Buying Calls of the Future on Pilgrim’s Pride

One of today’s major movers is Hillshire Brands Co. (NYSE:HSH), a $5.53 billion a manufacturer and marketer of food products. The company’s portfolio includes brands, such as Jimmy Dean, Ball Park, Hillshire Farm, State Fair, Sara Lee frozen bakery and Chef Pierre pies, as well as artisanal brands Aidells and Gallo Salame. Shares of Hillshire are currently surging with a 21.91% gain to trade around $45.13 as at 11:27AM EST.

Why Shares of Hillshire Brands Gained Today?

The company gained on the strength of news that it is now the target of an acquisition offer from Pilgrim’s Pride Corp (NASDAQ:PPC). Pilgrim’s Pride is a chicken producer with operations in the United States, Mexico and Puerto Rico. The company is engaged in the production, processing, marketing and distribution of fresh, frozen and value-added chicken products to retailers, distributors and foodservice operators. Pilgrim’s Pride will purchase Hillshire at $45 per share to value the whole deal at $5.2 billion.

Going Against the Impulsive Reaction

As I have mentioned earlier, traders and investors are buying up shares of Hillshire. Hence, the most logical step would be to buy HSH Call options if we expect the rally to continue or to buy HSH Puts if we can see a pullback on the horizon. However, recent events in the news about the players in today’s acquisition-backed rally show a different unique opportunity to profit with options.

Firstly, Hillshire Brand last Friday had announced an agreement to buyout Pinnacle Foods for $4.3 billion. The takeover bid will cause the two mid-cap food companies to emerge into a major player in the food industry. Hillshire Brands and Pinnacle have both built great brands names that will ensure that the emerging entity stands its ground in the face of bigger competitors.

More so, the fact that Pilgrim’s Pride has offered to buy Hillshire at a 22% premium to its last close in addition to paying the $163 million that will terminate Hillshire’s agreement with Pinnacle Foods suggests that Hillshire is inherently worth much more than what its current valuation suggests.

The second point to note is that the deal comes with the hefty price tag of an additional debt of $4.8 billion that Hillshire will assume after the deal is completed. Two problems with the potential debt situation is that Hillshire Brands currently has long-term debt of $840 million and a BBB credit rating, which could go down even lower when additional debt of $4.8 billion is added to the equation.

The more important point is that traders and investors are buying up shares of Hillshire with the presumption that Hillshire has agreed to Pilgrim’s buyout offer. However, the fact remains that Hillshire is yet to make a comment and the company might end up rejecting the offer because of the reasons provided in 1 above.

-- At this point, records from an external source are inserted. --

[src/rtl/fir_pkg.sv]
// Shared types for the FIR job sequencer: FIR port operation codes,
// controller states and the sample width.
package fir_pkg;

    localparam int FIR_DW = 32;

    typedef enum logic [1:0] {
        FIR_NOP = 2'b00,
        FIR_WR  = 2'b01,
        FIR_RUN = 2'b10,
        FIR_RD  = 2'b11
    } fir_op_e;

    typedef enum logic [2:0] {
        ST_IDLE   = 3'd0,
        ST_CLEAR  = 3'd1,
        ST_LOAD   = 3'd2,
        ST_RUN    = 3'd3,
        ST_RD_REQ = 3'd4,
        ST_OUT    = 3'd5,
        ST_ERR    = 3'd6
    } ctrl_state_e;

endpackage

[src/rtl/fir_job_ctrl_if.sv]
// Signal bundle between the job sequencer (master) and its environment
// (slave): job control, input/output sample streams and the FIR core port.
interface fir_job_ctrl_if #(
    parameter int CNT_W = 32
) ();
    import fir_pkg::*;

    // Streams: a transfer happens on a rising clock edge where valid and ready
    // are both high; valid never waits on ready, data is held while valid&&!ready.
    logic              start;
    logic              busy;
    logic              job_done;
    logic              error;
    logic              in_valid;
    logic              in_ready;
    logic [FIR_DW-1:0] in_data;
    logic              out_valid;
    logic              out_ready;
    logic [FIR_DW-1:0] out_data;
    logic              fir_reset;
    logic [1:0]        fir_op;
    logic [CNT_W-1:0]  fir_addr;
    logic [FIR_DW-1:0] fir_x;
    logic [FIR_DW-1:0] fir_y;
    logic              fir_done;

    modport master (
        input  start, in_valid, in_data, out_ready, fir_y, fir_done,
        output busy, job_done, error, in_ready, out_valid, out_data,
               fir_reset, fir_op, fir_addr, fir_x
    );

    modport slave (
        output start, in_valid, in_data, out_ready, fir_y, fir_done,
        input  busy, job_done, error, in_ready, out_valid, out_data,
               fir_reset, fir_op, fir_addr, fir_x
    );

endinterface

[src/rtl/fir_job_ctrl.sv]
// Job sequencer for the shared-memory FIR core: clear, load SIG_LEN samples,
// compute until done, then drain SIG_LEN results. Optional RUN watchdog: FIR_JOB_CTRL_WATCHDOG_EN.
module fir_job_ctrl
    import fir_pkg::*;
#(
    parameter int N       = 100,
    parameter int SIG_LEN = 1000,
    parameter int CNT_W   = 32
) (
    input  logic         clk,
    input  logic         reset,
    fir_job_ctrl_if.master bus,
    output ctrl_state_e  dbg_state_o
);

    localparam logic [CNT_W-1:0] LAST = CNT_W'(SIG_LEN - 1);

    ctrl_state_e      state_q, state_d;
    logic [CNT_W-1:0] load_cnt_q, load_cnt_d;
    logic [CNT_W-1:0] rd_cnt_q, rd_cnt_d;
    logic             busy_q, in_ready_q, out_valid_q, fir_reset_q;

`ifdef FIR_JOB_CTRL_WATCHDOG_EN
    localparam logic [31:0] WD_LAST = 32'(SIG_LEN * (N + 1) + 8 - 1);
    logic [31:0] wd_cnt_q, wd_cnt_d;
    logic        error_q;
`endif

    always_comb begin
        state_d    = state_q;
        load_cnt_d = load_cnt_q;
        rd_cnt_d   = rd_cnt_q;
`ifdef FIR_JOB_CTRL_WATCHDOG_EN
        wd_cnt_d   = wd_cnt_q;
`endif
        case (state_q)
            ST_IDLE: begin
                if (bus.start) state_d = ST_CLEAR;
            end
            ST_CLEAR: begin
                load_cnt_d = '0;
                state_d    = ST_LOAD;
            end
            ST_LOAD: begin
                if (bus.in_valid) begin
                    load_cnt_d = load_cnt_q + CNT_W'(1);
                    if (load_cnt_q == LAST) begin
                        state_d = ST_RUN;
`ifdef FIR_JOB_CTRL_WATCHDOG_EN
                        wd_cnt_d = '0;
`endif
                    end
                end
            end
            ST_RUN: begin
                if (bus.fir_done) begin
                    rd_cnt_d = '0;
                    state_d  = ST_RD_REQ;
                end
`ifdef FIR_JOB_CTRL_WATCHDOG_EN
                else if (wd_cnt_q == WD_LAST) begin
                    state_d = ST_ERR;
                end else begin
                    wd_cnt_d = wd_cnt_q + 32'd1;
                end
`endif
            end
            ST_RD_REQ: begin
                state_d = ST_OUT;
            end
            ST_OUT: begin
                if (bus.out_ready) begin
                    if (rd_cnt_q == LAST) begin
                        state_d = ST_IDLE;
                    end else begin
                        rd_cnt_d = rd_cnt_q + CNT_W'(1);
                        state_d  = ST_RD_REQ;
                    end
                end
            end
`ifdef FIR_JOB_CTRL_WATCHDOG_EN
            ST_ERR: begin
                state_d = ST_ERR;
            end
`endif
            default: state_d = ST_IDLE;
        endcase
    end

    // Status flags are decoded from the next state so they are registered
    // and line up with the state they describe.
    always_ff @(posedge clk) begin
        if (reset) begin
            state_q     <= ST_IDLE;
            load_cnt_q  <= '0;
            rd_cnt_q    <= '0;
            busy_q      <= 1'b0;
            in_ready_q  <= 1'b0;
            out_valid_q <= 1'b0;
            fir_reset_q <= 1'b0;
`ifdef FIR_JOB_CTRL_WATCHDOG_EN
            wd_cnt_q    <= '0;
            error_q     <= 1'b0;
`endif
        end else begin
            state_q     <= state_d;
            load_cnt_q  <= load_cnt_d;
            rd_cnt_q    <= rd_cnt_d;
            busy_q      <= (state_d != ST_IDLE);
            in_ready_q  <= (state_d == ST_LOAD);
            out_valid_q <= (state_d == ST_OUT);
            fir_reset_q <= (state_d == ST_CLEAR);
`ifdef FIR_JOB_CTRL_WATCHDOG_EN
            wd_cnt_q    <= wd_cnt_d;
            error_q     <= (state_d == ST_ERR);
`endif
        end
    end

    // The FIR op follows the live handshake: no write without in_valid, and
    // compute is dropped in the cycle fir_done is seen.
    always_comb begin
        bus.fir_op   = FIR_NOP;
        bus.fir_addr = '0;
        case (state_q)
            ST_LOAD: begin
                bus.fir_op   = bus.in_valid ? FIR_WR : FIR_NOP;
                bus.fir_addr = load_cnt_q;
            end
            ST_RUN: begin
                bus.fir_op = bus.fir_done ? FIR_NOP : FIR_RUN;
            end
            ST_RD_REQ: begin
                bus.fir_op   = FIR_RD;
                bus.fir_addr = rd_cnt_q;
            end
            default: ;
        endcase
    end

    assign bus.busy      = busy_q;
    assign bus.in_ready  = in_ready_q;
    assign bus.out_valid = out_valid_q;
    assign bus.fir_reset = fir_reset_q;
    assign bus.fir_x     = (state_q == ST_LOAD) ? bus.in_data : '0;
    assign bus.out_data  = bus.fir_y;
    assign bus.job_done  = (state_q == ST_OUT) && bus.out_ready && (rd_cnt_q == LAST);
    assign dbg_state_o   = state_q;

`ifdef FIR_JOB_CTRL_WATCHDOG_EN
    assign bus.error = error_q;
`else
    assign bus.error = 1'b0;
`endif

endmodule
[src/flat_wrapper.sv]
// flat-port wrapper written by rule: the top's interface ports become plain ports
module fir_job_ctrl_flat import fir_pkg::*;
#(
    parameter int N       = 100,
    parameter int SIG_LEN = 1000,
    parameter int CNT_W   = 32
)
  (clk, reset, dbg_state_o, bus_start, bus_in_valid, bus_in_data, bus_out_ready, bus_fir_y, bus_fir_done, bus_busy, bus_job_done, bus_error, bus_in_ready, bus_out_valid, bus_out_data, bus_fir_reset, bus_fir_op, bus_fir_addr, bus_fir_x);
  fir_job_ctrl_if #(.CNT_W(CNT_W)) bus_i ();
  input  logic clk;
  input  logic reset;
  output ctrl_state_e dbg_state_o;
  input wire logic [$bits(bus_i.start)-1:0] bus_start;
  input wire logic [$bits(bus_i.in_valid)-1:0] bus_in_valid;
  input wire logic [$bits(bus_i.in_data)-1:0] bus_in_data;
  input wire logic [$bits(bus_i.out_ready)-1:0] bus_out_ready;
  input wire logic [$bits(bus_i.fir_y)-1:0] bus_fir_y;
  input wire logic [$bits(bus_i.fir_done)-1:0] bus_fir_done;
  output wire logic [$bits(bus_i.busy)-1:0] bus_busy;
  output wire logic [$bits(bus_i.job_done)-1:0] bus_job_done;
  output wire logic [$bits(bus_i.error)-1:0] bus_error;
  output wire logic [$bits(bus_i.in_ready)-1:0] bus_in_ready;
  output wire logic [$bits(bus_i.out_valid)-1:0] bus_out_valid;
  output wire logic [$bits(bus_i.out_data)-1:0] bus_out_data;
  output wire logic [$bits(bus_i.fir_reset)-1:0] bus_fir_reset;
  output wire logic [$bits(bus_i.fir_op)-1:0] bus_fir_op;
  output wire logic [$bits(bus_i.fir_addr)-1:0] bus_fir_addr;
  output wire logic [$bits(bus_i.fir_x)-1:0] bus_fir_x;
  assign bus_i.start = bus_start;
  assign bus_i.in_valid = bus_in_valid;
  assign bus_i.in_data = bus_in_data;
  assign bus_i.out_ready = bus_out_ready;
  assign bus_i.fir_y = bus_fir_y;
  assign bus_i.fir_done = bus_fir_done;
  assign bus_busy = bus_i.busy;
  assign bus_job_done = bus_i.job_done;
  assign bus_error = bus_i.error;
  assign bus_in_ready = bus_i.in_ready;
  assign bus_out_valid = bus_i.out_valid;
  assign bus_out_data = bus_i.out_data;
  assign bus_fir_reset = bus_i.fir_reset;
  assign bus_fir_op = bus_i.fir_op;
  assign bus_fir_addr = bus_i.fir_addr;
  assign bus_fir_x = bus_i.fir_x;
  fir_job_ctrl #(.N(N), .SIG_LEN(SIG_LEN), .CNT_W(CNT_W)) u_core (.clk(clk), .reset(reset), .bus(bus_i), .dbg_state_o(dbg_state_o));
endmodule
[config.mk]
export PLATFORM = sky130hd
export DESIGN_NAME = fir_job_ctrl_flat
export DESIGN_NICKNAME = d
export VERILOG_FILES = /design/src/rtl/fir_pkg.sv /design/src/rtl/fir_job_ctrl_if.sv /design/src/rtl/fir_job_ctrl.sv /design/src/flat_wrapper.sv
export SDC_FILE = /design/constraint.sdc
export NUM_CORES = 1
export LEC_CHECK = 0
export CAP_MARGIN = 20
export CORE_UTILIZATION = 40
export DETAILED_ROUTE_END_ITERATION = 8
export GPL_ROUTABILITY_DRIVEN = 0
export PLACE_DENSITY = 0.8
export SYNTH_ARGS = -nofsm -noshare
export SYNTH_HDL_FRONTEND = slang
export SYNTH_SLANG_ARGS = --single-unit
[constraint.sdc]
create_clock -name clk -period 4 [get_ports clk]
set_clock_uncertainty 0.1 [all_clocks]
set_input_delay 0.4 -clock clk [delete_from_list [all_inputs] [get_ports clk]]
set_output_delay 0.4 -clock clk [all_outputs]
set_load 0.01 [all_outputs]
=== Word-level counts from Yosys, hierarchy flattened ===
Index checks and enable logic that the tools add are counted.

* Logic and storage cells: 49
* Register bits after elaboration: 71

* $add $sub $neg: 2
* Eq/ne operators: 14
* Reductions and logical operators: 8
* Muxes and demuxes: 18

{| class="wikitable"
|+ Operators by type and width
! kind !! count
|-
| $pmux W32 S2 || 3
|-
| $mux W32 || 5
|-
| $add A32 B1 Y32 const B || 2
|-
| $eq A32 B10 Y1 const B || 2
|-
| $mux W3 || 6
|-
| $pmux W3 S6 || 1
|-
| $eq A3 B2 Y1 const B || 3
|-
| $eq A3 B3 Y1 const B || 3
|-
| $ne A2 B2 Y1 const B || 4
|-
| $eq A3 B1 Y1 const B || 2
|-
| $pmux W2 S3 || 1
|-
| $reduce_and A4 Y1 || 1
|-
| $reduce_bool A2 Y1 || 2
|-
| $logic_not A3 Y1 || 1
|-
| $reduce_bool A3 Y1 || 1
|-
| $logic_and A1 B1 Y1 || 2
|-
| $mux W2 || 1
|-
| $reduce_and A2 Y1 || 1
|-
| $mux W1 || 1
|}

=== Depth between registers and ports, before layout ===
Gate-level depths: netlist (run 1).

* Depth in word-level cells: 5
* Mapped depth: 7
* Depth with buffers taken out: 6

=== Worst setup path after synthesis (run 1) ===
OpenSTA, ideal clock, no wires.

* Path type: reg2out
* From: register u_core.state_q[1], in the netlist u_core.dbg_state_o[1]
* To: output bus_fir_x[10]
* Path buffers: 3
* Arrival: 1687 ps
* Setup slack: 1813 ps
* Cell stages (with the launch flop): 6
* Cell sequence: dfxtp_1 buf_4 nor3b_1 clkbuf_1 clkbuf_1 and2_1

* Cells in the longest elaborated chain, start to end: 2

{| class="wikitable"
|+ RTL lines
! what !! RTL line !! RTL
|-
| from (decl) || fir_job_ctrl.sv:18 || <nowiki>ctrl_state_e state_q, state_d;</nowiki>
|-
| from (signal assigned) || fir_job_ctrl.sv:106 || <nowiki>state_q <= state_d;</nowiki>
|-
| $eq A3 B2 Y1 || fir_job_ctrl.sv:145 || <nowiki>assign bus.fir_x = (state_q == ST_LOAD) ? bus.in_data : '0;</nowiki>
|-
| $mux W32 || fir_job_ctrl.sv:145 ||
|-
| to (decl) || flat_wrapper.sv:28 || <nowiki>output wire logic [$bits(bus_i.fir_x)-1:0] bus_fir_x;</nowiki>
|}

No other way between the ends.

=== Worst setup path in the final report (run 1) ===
* From: register u_core.rd_cnt_q[0]
* To: output bus_job_done

* Cells in the longest elaborated chain, start to end: 2

{| class="wikitable"
|+ RTL lines
! what !! RTL line !! RTL
|-
| from (decl) || fir_job_ctrl.sv:20 || <nowiki>logic [CNT_W-1:0] rd_cnt_q, rd_cnt_d;</nowiki>
|-
| from (signal assigned) || fir_job_ctrl.sv:108 || <nowiki>rd_cnt_q <= rd_cnt_d;</nowiki>
|-
| $eq A32 B10 Y1 || fir_job_ctrl.sv:147 || <nowiki>assign bus.job_done = (state_q == ST_OUT) && bus.out_ready && (rd_cnt_q == LAST);</nowiki>
|-
| $logic_and A1 B1 Y1 || fir_job_ctrl.sv:147 ||
|-
| to (decl) || flat_wrapper.sv:20 || <nowiki>output wire logic [$bits(bus_i.job_done)-1:0] bus_job_done;</nowiki>
|}

No other way between the ends.

==> out/results.tsv, run 1 <==
metric	value	unit
run_status	complete, no violations	
vias_per_cell	5.729	
p_clk_frac	0.374	
max_rail_drop_vdd	0.1386	mV
core.rowCount	37	
final_setup_tns	0	ns
seqPwrFrac	0.505	
die-width	105.5	um
synth.largest_area_cell	sky130_fd_sc_hd__dfxtp_1	
timing_hold_violations_final	0	
critPathKind	register to primary output	
cp.required	3.50	ns
synthDistinctLibCells	55	
synth_top_area_share	0.3319	
drt_iter0_drc	276	
drt_pre_antenna_iters	4	
actual_slew_at_the_worst_max_slew_pin	1.013	ns
grt_start_max_net_pins	69	
area_growth	26.85	%
antenna_found_initial	0	
hpwl	9207	um
postSynthRegisterBits	71	
max-slew-margin-rel	0.3249	
post-route-min-period	3.299	ns
synthesis.nets	592	
synthTopCellsByArea	sky130_fd_sc_hd__dfxtp_1 33%, sky130_fd_sc_hd__a22o_1 6.5%, sky130_fd_sc_hd__buf_4 6.0%, sky130_fd_sc_hd__xor2_1 5.9%, sky130_fd_sc_hd__and2_1 5.4%	
die_area	11130	um2
cts_repair_resize_count	0	
holdCritPathClass	register to register	
final_period_utilization	0.8247	
switching_share	0.2579	
maximum_count_of_clock_buffers_along_a_single_path	2	
synth_top_flop_cell	sky130_fd_sc_hd__dfxtp_1	
mappedNetlistArea	4283	um2
routed-via-count	4165	
max_clock_freq	303.1	MHz
synth_edf_count	0	
detail_route.wirelength	12410	um
dp_worst_setup_slack	1.071	ns
yosysWarningCount	0	
clock_net_sink_count	71	
grt_pass1_vias	3925	
power.static_leakage	1.847	nW
timing_max_transition_violations_final	0	
grt_setup_unrepaired	no	
cp.arrival	2.80	ns
power.combinational.fraction	0.121	
io-pin-count	177	
cts_tree	yes	
ctsRootBufferMaster	sky130_fd_sc_hd__clkbuf_8	
critical_path.max_fanout	7	
setup_violations	0	
num_antenna_cells	0	
worst_skew_pair.late_latency	0.35	ns
core_region_area	10370	um2
hold-worst-slack	0.4162	ns
max_cap_violations	0	
postCtsHoldBufs	0	
grt_overflow_total	0	
p_sw	368.7	uW
synth.avg_cell_area	8.236	um2
post_route_worst_setup_slack	0.7011	ns
grt_first_pass_wirelength	20070	um
detail_route.drc_violations	0	
power_per_cell_area	263.1	nW/um2
start_util	0.4130	
clk_pin_slew_worst_paths	0.07	ns
post_route_cells_drive_above_1_share	0.06261	
p_int	1.061	mW
start_kind	register	
synth_async_sr_flop_share	0	
detail-route-antenna-nets	0	
nets	658	
synth_seq_area_share	0.3319	
fp.dieH	105.5	um
setup.worst_path.end_class	primary output	
grt_usage	0.2258	
clock_tree.htree_level_count	3	
io_buffers	111	
post_drt_wl_per_cell	17.07	um
post_cts.repair.setup_buffers	0	
number_of_cells_produced_by_synthesis	520	
cts_buf_count	9	
[cell usage after synthesis, types with 2 or more instances]
master	number
sky130_fd_sc_hd__and3_1	9
sky130_fd_sc_hd__o21ai_0	18
sky130_fd_sc_hd__or3_1	18
sky130_fd_sc_hd__a21o_1	3
sky130_fd_sc_hd__buf_2	5
sky130_fd_sc_hd__and4_1	8
sky130_fd_sc_hd__o21bai_1	3
sky130_fd_sc_hd__dfxtp_1	71
sky130_fd_sc_hd__nor4_1	12
sky130_fd_sc_hd__nor4b_2	2
sky130_fd_sc_hd__or4_1	10
sky130_fd_sc_hd__o31ai_1	5
sky130_fd_sc_hd__nand2_1	20
sky130_fd_sc_hd__buf_4	34
sky130_fd_sc_hd__nand4_1	22
sky130_fd_sc_hd__xnor2_1	9
sky130_fd_sc_hd__nand2b_1	3
sky130_fd_sc_hd__ha_1	2
sky130_fd_sc_hd__and2_1	37
sky130_fd_sc_hd__clkbuf_1	19
sky130_fd_sc_hd__nor3_1	7
sky130_fd_sc_hd__inv_1	9
sky130_fd_sc_hd__a31oi_1	3
sky130_fd_sc_hd__a21oi_1	27
sky130_fd_sc_hd__nand3_1	29
sky130_fd_sc_hd__a22o_1	32
sky130_fd_sc_hd__nor2_1	47
sky130_fd_sc_hd__xor2_1	29
[state kept, by name, summed over array words and instances, names as in the netlist]
register and flops:
u_core.bus.busy 1, u_core.bus.fir_reset 1, u_core.bus.in_ready 1, u_core.bus.out_valid 1
u_core.dbg_state_o 3, u_core.load_cnt_q 32, u_core.rd_cnt_q 32
[power by group through the flow]
stage	clock [mW]	combinational (mW)	sequential, mW
finish	0.534	0.173	0.722
global placement	0	0.167	0.738
detailed placement	0	0.169	0.738
floorplan	0	0.114	0.735
CTS	0.544	0.170	0.721
global route	0.578	0.185	0.723
[kinds of logic (layout without fill, tap and decap cells)]
group | after synthesis | count (layout) | share of synthesized area
compound gates | 103 | 103 | 0.1718
xor+xnor | 38 | 38 | 0.07771
fa+ha+maj | 2 | 2 | 0.005842
buf+inv | 70 | 141 | 0.09436
flops | 71 | 71 | 0.3319
other cells | 1 | 1 | 0.0008756
simple gates | 235 | 235 | 0.3176
[area by class of cell]
class	count	area (um2)
clock inverter	5	32.53
timing repair buffer	115	1149
inverter	10	37.54
tap	136	170.2
clock buffer	11	151.4
fill	939	4937
multi-input combinational	379	2471
sequential	71	1421
[path summary, 6_finish.rpt]
| kind | to | start | slack (ns) | cells after the start |
|---|---|---|---|---|
| worst min register to register | u_core.rd_cnt_q[31] | u_core.rd_cnt_q[31] | 0.42 | 2 |
| worst max register to register | u_core.load_cnt_q[31] | u_core.dbg_state_o[0] | 1.20 | 5 |
| worst min-delay path | u_core.rd_cnt_q[31] | u_core.rd_cnt_q[31] | 0.42 | 2 |
| worst max-delay path | bus_job_done | u_core.rd_cnt_q[0] | 0.70 | 6 |
[critical path, cell delays in order, from the launching register on]
cell                              delay, ns
sky130_fd_sc_hd__dfxtp_1               0.48
sky130_fd_sc_hd__ha_1                  0.29
sky130_fd_sc_hd__and4_1                0.23
sky130_fd_sc_hd__nand3_1               0.17
sky130_fd_sc_hd__or4_4                 0.47
sky130_fd_sc_hd__nor3_1                0.22
sky130_fd_sc_hd__clkdlybuf4s50_1       0.59
[per-layer routing]
layer	wire length (um)	vias to the layer above	track usage
li1	-	1994	-
met1	5332	1992	0.2918
met2	6001	148	0.3675
met3	810	31	0.04886
met4	267	0	0.08451
met5	0	-	0
[cell usage in the layout, fill, tap and decap left out, types with 2 or more instances in the layout]
cell type / Yosys / routed
sky130_fd_sc_hd__clkinvlp_4: 0 / 3
sky130_fd_sc_hd__clkdlybuf4s50_1: 0 / 111
sky130_fd_sc_hd__buf_4: 34 / 3
sky130_fd_sc_hd__and4_1: 8 / 8
sky130_fd_sc_hd__or3_1: 18 / 18
sky130_fd_sc_hd__nor4b_2: 2 / 2
sky130_fd_sc_hd__nor2_1: 47 / 47
sky130_fd_sc_hd__clkbuf_8: 0 / 11
sky130_fd_sc_hd__nor3_2: 1 / 2
sky130_fd_sc_hd__nand2b_1: 3 / 3
sky130_fd_sc_hd__nor4_1: 12 / 12
sky130_fd_sc_hd__a31oi_1: 3 / 3
sky130_fd_sc_hd__o21ai_0: 18 / 18
sky130_fd_sc_hd__clkinv_2: 0 / 2
sky130_fd_sc_hd__nand3_1: 29 / 29
sky130_fd_sc_hd__inv_1: 9 / 9
sky130_fd_sc_hd__nand2_1: 20 / 20
sky130_fd_sc_hd__and2_1: 37 / 37
sky130_fd_sc_hd__xor2_1: 29 / 29
sky130_fd_sc_hd__nor3_1: 7 / 6
sky130_fd_sc_hd__a22o_1: 32 / 32
sky130_fd_sc_hd__ha_1: 2 / 2
sky130_fd_sc_hd__a21o_1: 3 / 3
sky130_fd_sc_hd__a21oi_1: 27 / 27
sky130_fd_sc_hd__dfxtp_1: 71 / 71
sky130_fd_sc_hd__nand4_1: 22 / 22
sky130_fd_sc_hd__and3_1: 9 / 9
sky130_fd_sc_hd__or4_1: 10 / 10
sky130_fd_sc_hd__o21bai_1: 3 / 2
sky130_fd_sc_hd__o31ai_1: 5 / 5
sky130_fd_sc_hd__xnor2_1: 9 / 9
[through the flow]
stage                     cell area (um2)  power (mW)  cells    util
after floorplan                      4283      0.8486    520       -
after global placement               5234      0.9047    710  0.5047
after detailed placement             5234      0.9071    710  0.5047
after CTS                            5418       1.435    726  0.5224
after global routing                 5433       1.486    727  0.5239
final                                5433       1.429    727  0.5239
Note: power is estimated with default switching activity, not from simulation.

Thirdly, Pilgrim’s Pride proposed acquisition of Hillshire Brands makes more business sense for Hillshire’s shareholders than Hillshire’s plan to double its size by taking over Pinnacle. I maintain this position because Pilgrim (the second-largest chicken producer) has the wherewithal to absorb Hillshire and still wax stronger. On the other hand, if Hillshire continues with its plan to acquire Pinnacle, the emerging business may be in for a rough road ahead.

What is the Best Option to Trade Now?

The pendulum could swing in either direction and we may not know what will happen for sure until Hillshire accepts or rejects the offer or until another company makes a counteroffer. In the meantime, Pilgrim’s Pride is the only company that has the best chances of an uptrend irrespective of how Hillshire responds to its offer. Shares of Hillshire are seriously overbought with an RSI of 83.89 compared to Pilgrim’s Pride RSI of 76.70. I recommend PPC calls and the PPC Jan 2015 30.000 call (PPC150117C00030000) the looks very attractive at an ask of $1.55.